**WHAT YOU WILL DO:** All lines up to and including the one that contains "after detailed placement |" are to be transcribed exactly, starting from the first line of the records.

Stored items:
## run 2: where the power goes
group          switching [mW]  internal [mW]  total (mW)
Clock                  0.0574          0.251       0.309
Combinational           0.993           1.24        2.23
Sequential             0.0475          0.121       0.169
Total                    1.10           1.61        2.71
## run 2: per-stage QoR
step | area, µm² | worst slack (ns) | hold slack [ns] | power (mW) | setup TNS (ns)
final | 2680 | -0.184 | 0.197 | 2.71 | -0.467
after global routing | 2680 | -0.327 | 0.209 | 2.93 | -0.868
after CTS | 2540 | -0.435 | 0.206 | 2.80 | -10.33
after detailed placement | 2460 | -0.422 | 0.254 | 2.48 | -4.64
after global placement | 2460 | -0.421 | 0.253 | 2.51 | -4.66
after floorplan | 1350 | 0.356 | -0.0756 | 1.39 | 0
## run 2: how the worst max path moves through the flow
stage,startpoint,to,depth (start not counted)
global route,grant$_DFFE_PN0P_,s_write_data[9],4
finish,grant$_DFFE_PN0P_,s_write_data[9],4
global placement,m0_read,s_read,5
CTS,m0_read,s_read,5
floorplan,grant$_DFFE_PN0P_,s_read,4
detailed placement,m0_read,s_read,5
## src/rtl/lsu_pkg.sv

```systemverilog
// lsu_pkg
//   Shared definitions for the load/store unit: access-size encodings, the
//   FSM state enum and a helper that classifies illegal size/alignment pairs.
//   No ports (package).
package lsu_pkg;

    // Access size encodings carried on req_size.
    localparam logic [1:0] SZ_BYTE = 2'b00;
    localparam logic [1:0] SZ_HALF = 2'b01;
    localparam logic [1:0] SZ_WORD = 2'b10;
    localparam logic [1:0] SZ_RSVD = 2'b11;

    typedef enum logic [1:0] {
        ST_IDLE   = 2'd0,
        ST_ACCESS = 2'd1,
        ST_MERGE  = 2'd2,
        ST_RESP   = 2'd3
    } lsu_state_t;

    // True when the size is reserved or the byte offset does not match the
    // natural alignment of the access.
    function automatic logic bad_access(input logic [1:0] size, input logic [1:0] offset);
        logic bad;
        case (size)
            SZ_BYTE: bad = 1'b0;
            SZ_HALF: bad = offset[0];
            SZ_WORD: bad = (offset != 2'b00);
            default: bad = 1'b1;
        endcase
        return bad;
    endfunction

endpackage

```

## src/rtl/lsu_lane_align.sv

```systemverilog
// lsu_lane_align
//   Purely combinational lane steering for the load/store unit.
//   Ports:
//     size        in   2   access size (lsu_pkg SZ_*)
//     is_unsigned in   1   loads: 1 = zero-extend, 0 = sign-extend
//     offset      in   2   byte offset within the word (addr[1:0])
//     load_word   in   32  word read from data memory
//     old_word    in   32  word captured for read-modify-write
//     store_data  in   32  store data, right-justified
//     load_data   out  32  selected lane, extended to 32 bits
//     merge_data  out  32  old_word with the addressed lane replaced
//   Lanes are little-endian: offset 0 is bits [7:0].
module lsu_lane_align
    import lsu_pkg::*;
(
    input  logic [1:0]  size,
    input  logic        is_unsigned,
    input  logic [1:0]  offset,
    input  logic [31:0] load_word,
    input  logic [31:0] old_word,
    input  logic [31:0] store_data,
    output logic [31:0] load_data,
    output logic [31:0] merge_data
);

    logic [4:0]  byte_shift;
    logic [4:0]  half_shift;
    logic [31:0] byte_lane;
    logic [31:0] half_lane;
    logic [31:0] lane_mask;
    logic [31:0] lane_data;

    assign byte_shift = {offset, 3'b000};
    assign half_shift = {offset[1], 4'b0000};
    assign byte_lane  = load_word >> byte_shift;
    assign half_lane  = load_word >> half_shift;

    always_comb begin
        load_data = load_word;
        case (size)
            SZ_BYTE: load_data = {{24{~is_unsigned & byte_lane[7]}}, byte_lane[7:0]};
            SZ_HALF: load_data = {{16{~is_unsigned & half_lane[15]}}, half_lane[15:0]};
            default: load_data = load_word;
        endcase
    end

    // Store merge: clear the addressed lane in the old word, then OR in the
    // new data shifted to that lane. Upper bits of store_data are ignored.
    always_comb begin
        lane_mask = 32'hFFFF_FFFF;
        lane_data = store_data;
        case (size)
            SZ_BYTE: begin
                lane_mask = 32'h0000_00FF << byte_shift;
                lane_data = {24'h0, store_data[7:0]} << byte_shift;
            end
            SZ_HALF: begin
                lane_mask = 32'h0000_FFFF << half_shift;
                lane_data = {16'h0, store_data[15:0]} << half_shift;
            end
            default: begin
                lane_mask = 32'hFFFF_FFFF;
                lane_data = store_data;
            end
        endcase
        merge_data = (old_word & ~lane_mask) | lane_data;
    end

endmodule

```

## src/rtl/load_store_unit.sv

```systemverilog
// load_store_unit
//   Bridges the MEM pipeline stage to a word-addressed data memory. Handles
//   byte/half/word loads and stores, load extension, read-modify-write for
//   sub-word stores and misalignment / reserved-size errors. One request at
//   a time.
//   Optional feature macro: LSU_RANGE_CHECK_EN -- when defined, word index
//   addr[31:2] >= MEM_WORDS is reported as an error without a memory access.
//   Ports:
//     clk, rst            clock, synchronous active-high reset
//     req_valid/req_ready request handshake
//     req_we, req_size, req_unsigned, req_addr, req_wdata  request fields
//     resp_valid          one-cycle completion pulse
//     resp_err, resp_rdata completion status/data, held until next response
//     mem_addr, mem_wdata, mem_we, mem_re, mem_rdata  data memory interface
//     state_dbg           current FSM state (lsu_state_t encoding)
//   Handshake: a request is accepted on a rising edge where req_valid and
//   req_ready are both high; req_ready is high only in IDLE, so the request
//   fields are sampled exactly once, on that edge. resp_valid is a single
//   cycle pulse with no back-pressure.
module load_store_unit
    import lsu_pkg::*;
#(
    parameter int MEM_WORDS = 1024
) (
    input  logic        clk,
    input  logic        rst,
    input  logic        req_valid,
    output logic        req_ready,
    input  logic        req_we,
    input  logic [1:0]  req_size,
    input  logic        req_unsigned,
    input  logic [31:0] req_addr,
    input  logic [31:0] req_wdata,
    output logic        resp_valid,
    output logic        resp_err,
    output logic [31:0] resp_rdata,
    output logic [31:0] mem_addr,
    output logic [31:0] mem_wdata,
    output logic        mem_we,
    output logic        mem_re,
    input  logic [31:0] mem_rdata,
    output logic [1:0]  state_dbg
);

`ifdef LSU_RANGE_CHECK_EN
    localparam bit RANGE_CHECK = 1'b1;
`else
    localparam bit RANGE_CHECK = 1'b0;
`endif

    lsu_state_t  state;
    logic        we_q;
    logic [1:0]  size_q;
    logic        uns_q;
    logic [31:0] addr_q;
    logic [31:0] wdata_q;
    logic [31:0] merge_q;

    logic        range_err;
    logic        req_bad;
    logic        word_store;
    logic [31:0] load_data;
    logic [31:0] merge_data;

    assign range_err  = RANGE_CHECK && (req_addr[31:2] >= 30'(MEM_WORDS));
    assign req_bad    = bad_access(req_size, req_addr[1:0]) || range_err;
    assign word_store = we_q && (size_q == SZ_WORD);

    assign req_ready  = (state == ST_IDLE);
    assign state_dbg  = state;
    assign mem_addr   = {addr_q[31:2], 2'b00};

    // Strobes are gated by rst so a reset landing in MERGE cannot write.
    assign mem_re     = !rst && (state == ST_ACCESS);
    assign mem_we     = !rst && (((state == ST_ACCESS) && word_store) || (state == ST_MERGE));
    assign mem_wdata  = (state == ST_MERGE) ? merge_data : wdata_q;

    lsu_lane_align u_lane_align (
        .size        (size_q),
        .is_unsigned (uns_q),
        .offset      (addr_q[1:0]),
        .load_word   (mem_rdata),
        .old_word    (merge_q),
        .store_data  (wdata_q),
        .load_data   (load_data),
        .merge_data  (merge_data)
    );

    always_ff @(posedge clk) begin
        if (rst) begin
            state      <= ST_IDLE;
            we_q       <= 1'b0;
            size_q     <= SZ_BYTE;
            uns_q      <= 1'b0;
            addr_q     <= 32'h0;
            wdata_q    <= 32'h0;
            merge_q    <= 32'h0;
            resp_valid <= 1'b0;
            resp_err   <= 1'b0;
            resp_rdata <= 32'h0;
        end else begin
            case (state)
                ST_IDLE: begin
                    if (req_valid) begin
                        we_q    <= req_we;
                        size_q  <= req_size;
                        uns_q   <= req_unsigned;
                        addr_q  <= req_addr;
                        wdata_q <= req_wdata;
                        if (req_bad) begin
                            // Rejected requests skip memory and respond next cycle.
                            resp_valid <= 1'b1;
                            resp_err   <= 1'b1;
                            resp_rdata <= 32'h0;
                            state      <= ST_RESP;
                        end else begin
                            state <= ST_ACCESS;
                        end
                    end
                end
                ST_ACCESS: begin
                    if (!we_q) begin
                        resp_valid <= 1'b1;
                        resp_err   <= 1'b0;
                        resp_rdata <= load_data;
                        state      <= ST_RESP;
                    end else if (size_q == SZ_WORD) begin
                        resp_valid <= 1'b1;
                        resp_err   <= 1'b0;
                        resp_rdata <= 32'h0;
                        state      <= ST_RESP;
                    end else begin
                        // Sub-word store: keep the old word for the merge cycle.
                        merge_q <= mem_rdata;
                        state   <= ST_MERGE;
                    end
                end
                ST_MERGE: begin
                    resp_valid <= 1'b1;
                    resp_err   <= 1'b0;
                    resp_rdata <= 32'h0;
                    state      <= ST_RESP;
                end
                ST_RESP: begin
                    resp_valid <= 1'b0;
                    state      <= ST_IDLE;
                end
                default: state <= ST_IDLE;
            endcase
        end
    end

endmodule

```

## config.mk

```make
export PLATFORM = sky130hd
export DESIGN_NAME = load_store_unit
export DESIGN_NICKNAME = d
export VERILOG_FILES = /design/src/rtl/lsu_pkg.sv /design/src/rtl/lsu_lane_align.sv /design/src/rtl/load_store_unit.sv
export SDC_FILE = /design/constraint.sdc
export NUM_CORES = 1
export LEC_CHECK = 0
export ABC_AREA = 1
export BUFFER_PORTS_ARGS = -buffer_cell sky130_fd_sc_hd__buf_2
export CAP_MARGIN = 40
export CORE_AREA = 2 2 130 132
export DETAILED_ROUTE_END_ITERATION = 8
export DIE_AREA = 0 0 132 134
export GPL_ROUTABILITY_DRIVEN = 0
export PLACE_DENSITY = 0.71
export SLEW_MARGIN = 10
export SYNTH_ARGS = -nofsm -noshare
export SYNTH_HDL_FRONTEND = slang
export SYNTH_SLANG_ARGS = --single-unit
```

## constraint.sdc

```tcl
create_clock -name clk -period 2.71 [get_ports clk]
set_input_delay 0.1355 -clock clk [delete_from_list [all_inputs] [get_ports clk]]
set_output_delay 0.1355 -clock clk [all_outputs]
set_load 0.05 [all_outputs]
```

Word level (Yosys, flattened, before mapping)
Cells that the tools add are included.
{ "classes": {"n_addsub": 0, "n_mul": 0, "div_mod_pow": 0, "order_cmp": 0, "eq_ne": 10, "n_shift": 6, "muxes": 23, "bitwise_logic": 7, "n_reduce_logical": 15} }
{ "op_table": {"columns": ["op", "n"], "rows": [
  ["$pmux 32 s2", 3],
  ["$mux 32", 5],
  ["$pmux 32 s3", 1],
  ["$and 32x32->32", 1],
  ["$not 32->32", 1],
  ["$or 32x32->32", 1],
  ["$shl 16x5->32", 1],
  ["$shl 16x5->32 const A", 1],
  ["$shl 8x5->32", 1],
  ["$shl 8x5->32 const A", 1],
  ["$shr 32x5->16", 1],
  ["$shr 32x5->8", 1],
  ["$eq 2x2->1 const B", 4],
  ["$mux 1", 8],
  ["$pmux 2 s4", 1],
  ["$eq 2x1->1 const B", 3],
  ["$logic_not 2->1", 3],
  ["$pmux 1 s3", 2],
  ["$reduce_and 3->1", 2],
  ["$logic_and 1x1->1", 4],
  ["$mux 2", 2],
  ["$pmux 1 s4", 1],
  ["$reduce_and 4->1", 1],
  ["$ne 3x2->1 const B", 1],
  ["other kinds (9)", 11]
]} }
{ "totals": {"ff_bits": 136, "latch_bits": 0, "mem_bits_rw": 0, "mem_bits_ro": 0, "in_bits": 103, "out_inout_bits": 103, "elab_cells": 71, "memories": 0} }

Logic depth before layout (Yosys ltp)
{ "logic_depth": {"depth_word": 6, "mapped_depth": 10, "ltp_nobuf": 10} }

By module
A second synthesis with hierarchy kept.
{ "unflattened": {"hier_cells": 1182, "hier_area_um2": 7333.3} }
{ "by_module_without_submodules": {"columns": ["mod", "instances", "cells_each", "area_each_um2", "seq_area_each_um2"], "rows": [
  ["load_store_unit", 1, 901, 6027.0, 2722.6],
  ["lsu_lane_align", 1, 281, 1306.3, 0.0]
]} }

Least setup slack after synthesis
Ideal clock, no wire load.
{ "synth_timing": {"kind": "flip-flop to output port", "from": "register state[0], in the netlist state_dbg[0]", "to": "output mem_wdata[10]", "arrival_time_ns": 2.589, "required_time_ns": 2.575, "slack_ns": -0.014, "stages_incl_launch_ff": 7, "n_path_buf": 1, "cell_sequence": "dfxtp_1 > inv_1 > ha_1 > clkbuf_1 > inv_2 > nor2_1 > o21ai_0"} }
{ "synth_via": {"elab_chain_len": 2} }
{ "synth_lines": {"columns": ["element", "line_no", "rtl"], "rows": [
  ["start, declared", "load_store_unit.sv:51", "lsu_state_t state;"],
  ["start signal, assigned", "load_store_unit.sv:91", "state <= ST_IDLE;"],
  ["start signal, assigned", "load_store_unit.sv:115", "state <= ST_RESP;"],
  ["start signal, assigned", "load_store_unit.sv:117", "state <= ST_ACCESS;"],
  ["$eq 2x2->1", "load_store_unit.sv:76", "assign mem_wdata = (state == ST_MERGE) ? merge_data : wdata_q;"],
  ["$mux 32", "load_store_unit.sv:76", null],
  ["end, declared", "load_store_unit.sv:38", "output logic [31:0] mem_wdata,"]
]} }
No other way between the ends.

Worst setup path after layout
{ "layout_timing": {"from": "register size_q[1]", "to": "output mem_wdata[10]"} }
{ "layout_via": {"elab_chain_len": 6, "elab_cells_between_ends": 8, "cone_classes": "eq/ne (1); mux (3); bitwise (3); reduce/logical (1)"} }
{ "layout_lines": {"columns": ["element", "line_no", "rtl"], "rows": [
  ["start, declared", "load_store_unit.sv:53", "logic [1:0] size_q;"],
  ["start signal, assigned", "load_store_unit.sv:106", "size_q <= req_size;"],
  ["$eq 2x1->1 / $logic_not 2->1 (equally long branches)", "lsu_lane_align.sv:52", "case (size)"],
  ["$pmux 32 s2", "lsu_lane_align.sv:52", null],
  ["$not 32->32", "lsu_lane_align.sv:66", "merge_data = (old_word & ~lane_mask) | lane_data;"],
  ["$and 32x32->32", "lsu_lane_align.sv:66", null],
  ["$or 32x32->32 (*)", "lsu_lane_align.sv:66", null],
  ["$mux 32 (*)", "load_store_unit.sv:76", null]
]} }
Every way passes the cells marked *; elsewhere a longest branch is shown, timed or not.

==> results.ini <==
[outcome]
outcome = completed

[cells_and_area]
layout_common_cells = 203 x buf_2, 199 x nor2_1, 153 x o21ai_0
area.growth.synth_to_final_pct = 35.14
num_antenna_cells = 0
final_net_count = 1246
final_common_cell = buf_2
drive_gt1_share_pct = 23.91
ff_latch_area_sq_mm = 0.002723
n_fill_cell = 1592
multi_input_area_sq_mm = 0.002993
design_area_sq_mm = 0.008647

[sta]
hold_viol = 0
rsz0062_at_grt = no
fin_crit_sh_pct = 89.45
clock_skew_ns = 0.006516
clock.fmax_ghz = 0.4125
period_needed_ns = 2.424
fin_ws_ns = 0.2858
slew_headroom_pct = 45.53
setup_viol_count_final = 0
drv_slew = 0
tightest_slew_ns = 0.8170
tns_ns = 0

[cts]
cts_tree = yes
clk_pin_slew_ns = 0.06
cts_setup_buffers = 0
h-tree-depth = 4
cts_max_path_buffers = 2
cts_sinks = 136
numCtsBuffers = 17
cts_root_buffer = clkbuf_16
worstSkewPairLatency_ns = 0.42

[worst_setup_path]
worstPathArrival_ns = 2.29
start_kind = flop
endpoint_kind = output port
r2r_start = state_dbg[1]
path_class = reg2out
cp_data_required_time_ns = 2.57
crit_fanout = 17
r2r_cells = 9
r2r_setup_slack_ns = 0.55
reg2reg_to = resp_rdata[10]

[routing]
highest_layer = met4
drt_iter0_drc = 522
wl_per_cell_um = 15.52
drt_pass1_iterations = 7
wl_met1_um = 9291
drc = 0
detailroute.wirelength.met2_um = 9914
viasPerCell = 5.025
routed_wl_um = 21260
vias = 6884
dr_wl_met3_um = 1605
ant_nets = 0

[synth]
syn_area_sq_mm = 0.006399
synth_seq_cells = 136
async_reset_ff_share_pct = 0
ys_seq_area_share_pct = 42.55
yosys_warnings = 0
synth_edf_count = 0
synthFlopType = dfxtp_1
ys_types = 29
synth_cells = 923
synth_area_per_cell_sq_um = 6.932

[die]
core-area_sq_mm = 0.01629
dieWidth_um = 132
fp.dieH_um = 134
ios = 206
fp-row-count = 47
dieArea_sq_mm = 0.01769
start_util_pct = 39.28

[pwr]
p_int_w = 0.005340
clock_power_share_pct = 25.4
power.density_mw_per_mm2 = 1181
p_seq_share_pct = 27.1
vdd.ir_drop.worst_mv = 0.5997
p_sw_share_pct = 47.70
leakage_nw = 4.000
p_sw_w = 0.004871
pwr-share-comb_pct = 47.4

[min_path]
holdCritStartpoint = req_wdata[3]
holdPathStages = 3
min_delay_worst_endpoint = wdata_q[3]
hold_path.class = in2reg

[placement]
port_buffers = 203
pre_cts_ws_ns = 0.5756
hpwl_um = 14820
dpl_cell_area_sq_mm = 0.007336

[global_routing]
grt_pass1_wl_um = 33620
grt_max_degree = 91
antenna_found_initial = 0
overflow = 0
grt_pass1_vias = 6540
track_usage_pct = 23.88

[job]
cap_violations = 0

Yosys cell counts (6+ instances only):
cell	n	area, sq um
a21oi_1	83	415.4
buf_2	14	70.07
buf_4	34	255.2
clkbuf_1	31	116.4
dfxtp_1	136	2723
ha_1	6	75.07
inv_1	47	176.4
inv_2	12	45.04
nand2_1	122	457.9
nand3_1	31	155.2
nor2_1	199	747.0
o211ai_1	6	45.04
o21ai_0	153	765.7
o21ai_1	9	45.04
o22ai_1	13	81.33
critical path, cell delays in order, from the launching register on:
cell     delay [ns]
dfxtp_1        0.38
nor2_4         0.23
nand3_1        0.45
o21ai_0        0.32
nand2_1        0.08
o21ai_0        0.10
buf_2          0.30
routing by layer:
| metal | track usage [%] | vias to the layer above |
|---|---|---|
| li1 | - | 3407 |
| met2 | 39.76 | 309 |
| met1 | 30.61 | 3133 |
| met4 | 9.118 | 0 |
| met5 | 0 | - |
| met3 | 4.800 | 35 |
per-stage QoR:
stage	utilization (%)	total power, W	cells	hold slack (ns)
global route	53.08	0.01078	1370	0.01787
finish	53.08	0.01021	1370	0.01596
CTS	53.08	0.01024	1370	0.0007505
floorplan	-	0.006540	924	0.2631
global placement	45.03	0.007513	1273	0.3877
detailed placement	45.03	0.007547	1273	0.3935
worst max-delay path by stage:
stage / cells after the start / to / from
after global routing: 6 / mem_wdata[14] / size_q[1]
final: 6 / mem_wdata[10] / size_q[1]
after global placement: 9 / resp_rdata[10] / state_dbg[1]
after detailed placement: 9 / resp_rdata[10] / state_dbg[1]
after floorplan: 6 / mem_wdata[10] / state_dbg[0]
after CTS: 6 / mem_wdata[8] / size_q[1]
layout make-up:
type                    instances  area share (%)
flip-flops and latches        136           31.49
repair buffers                278           20.43
inverters                      61           2.648
well taps                     220           3.183
clock inverters                13           2.518
clock buffers                  19           5.122
multi-input cells             643           34.61
sequential cells by signal (all words and copies together), names as in the netlist:
signal	flops
resp_err	1
resp_rdata	32
wdata_q	32
merge_q	32
state_dbg	2
resp_valid	1
we_q	1
uns_q	1
size_q	2
addr_q	32
power by group through the flow:
| stage | Clock (W) | Combinational, W | Sequential, W |
|---|---|---|---|
| floorplan | 0 | 0.00336 | 0.00318 |
| global placement | 0 | 0.00472 | 0.00279 |
| detailed placement | 0 | 0.00475 | 0.00280 |
| CTS | 0.00265 | 0.00484 | 0.00276 |
| global route | 0.00273 | 0.00523 | 0.00283 |
| finish | 0.00260 | 0.00484 | 0.00277 |
kinds of logic (layout without fill, tap and decap cells):
family | after synthesis | in the layout | synth area share, %
simple gates | 368 | 368 | 23.72
flops | 136 | 136 | 42.55
compound gates | 267 | 267 | 21.72
buf+inv | 145 | 371 | 10.77
other cells | 1 | 2 | 0.05861
fa+ha+maj | 6 | 6 | 1.173
what timing repair did:
| action | CTS | global route |
|---|---|---|
| endpoints found under the hold margin | 65 | 0 |
| hold buffers | 65 | 0 |
| gates resized for setup | 0 | 0 |
Note: power is estimated with default switching activity, not from simulation.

**EXPECTED ANSWER:**
## run 2: where the power goes
group          switching [mW]  internal [mW]  total (mW)
Clock                  0.0574          0.251       0.309
Combinational           0.993           1.24        2.23
Sequential             0.0475          0.121       0.169
Total                    1.10           1.61        2.71
## run 2: per-stage QoR
step | area, µm² | worst slack (ns) | hold slack [ns] | power (mW) | setup TNS (ns)
final | 2680 | -0.184 | 0.197 | 2.71 | -0.467
after global routing | 2680 | -0.327 | 0.209 | 2.93 | -0.868
after CTS | 2540 | -0.435 | 0.206 | 2.80 | -10.33
after detailed placement | 2460 | -0.422 | 0.254 | 2.48 | -4.64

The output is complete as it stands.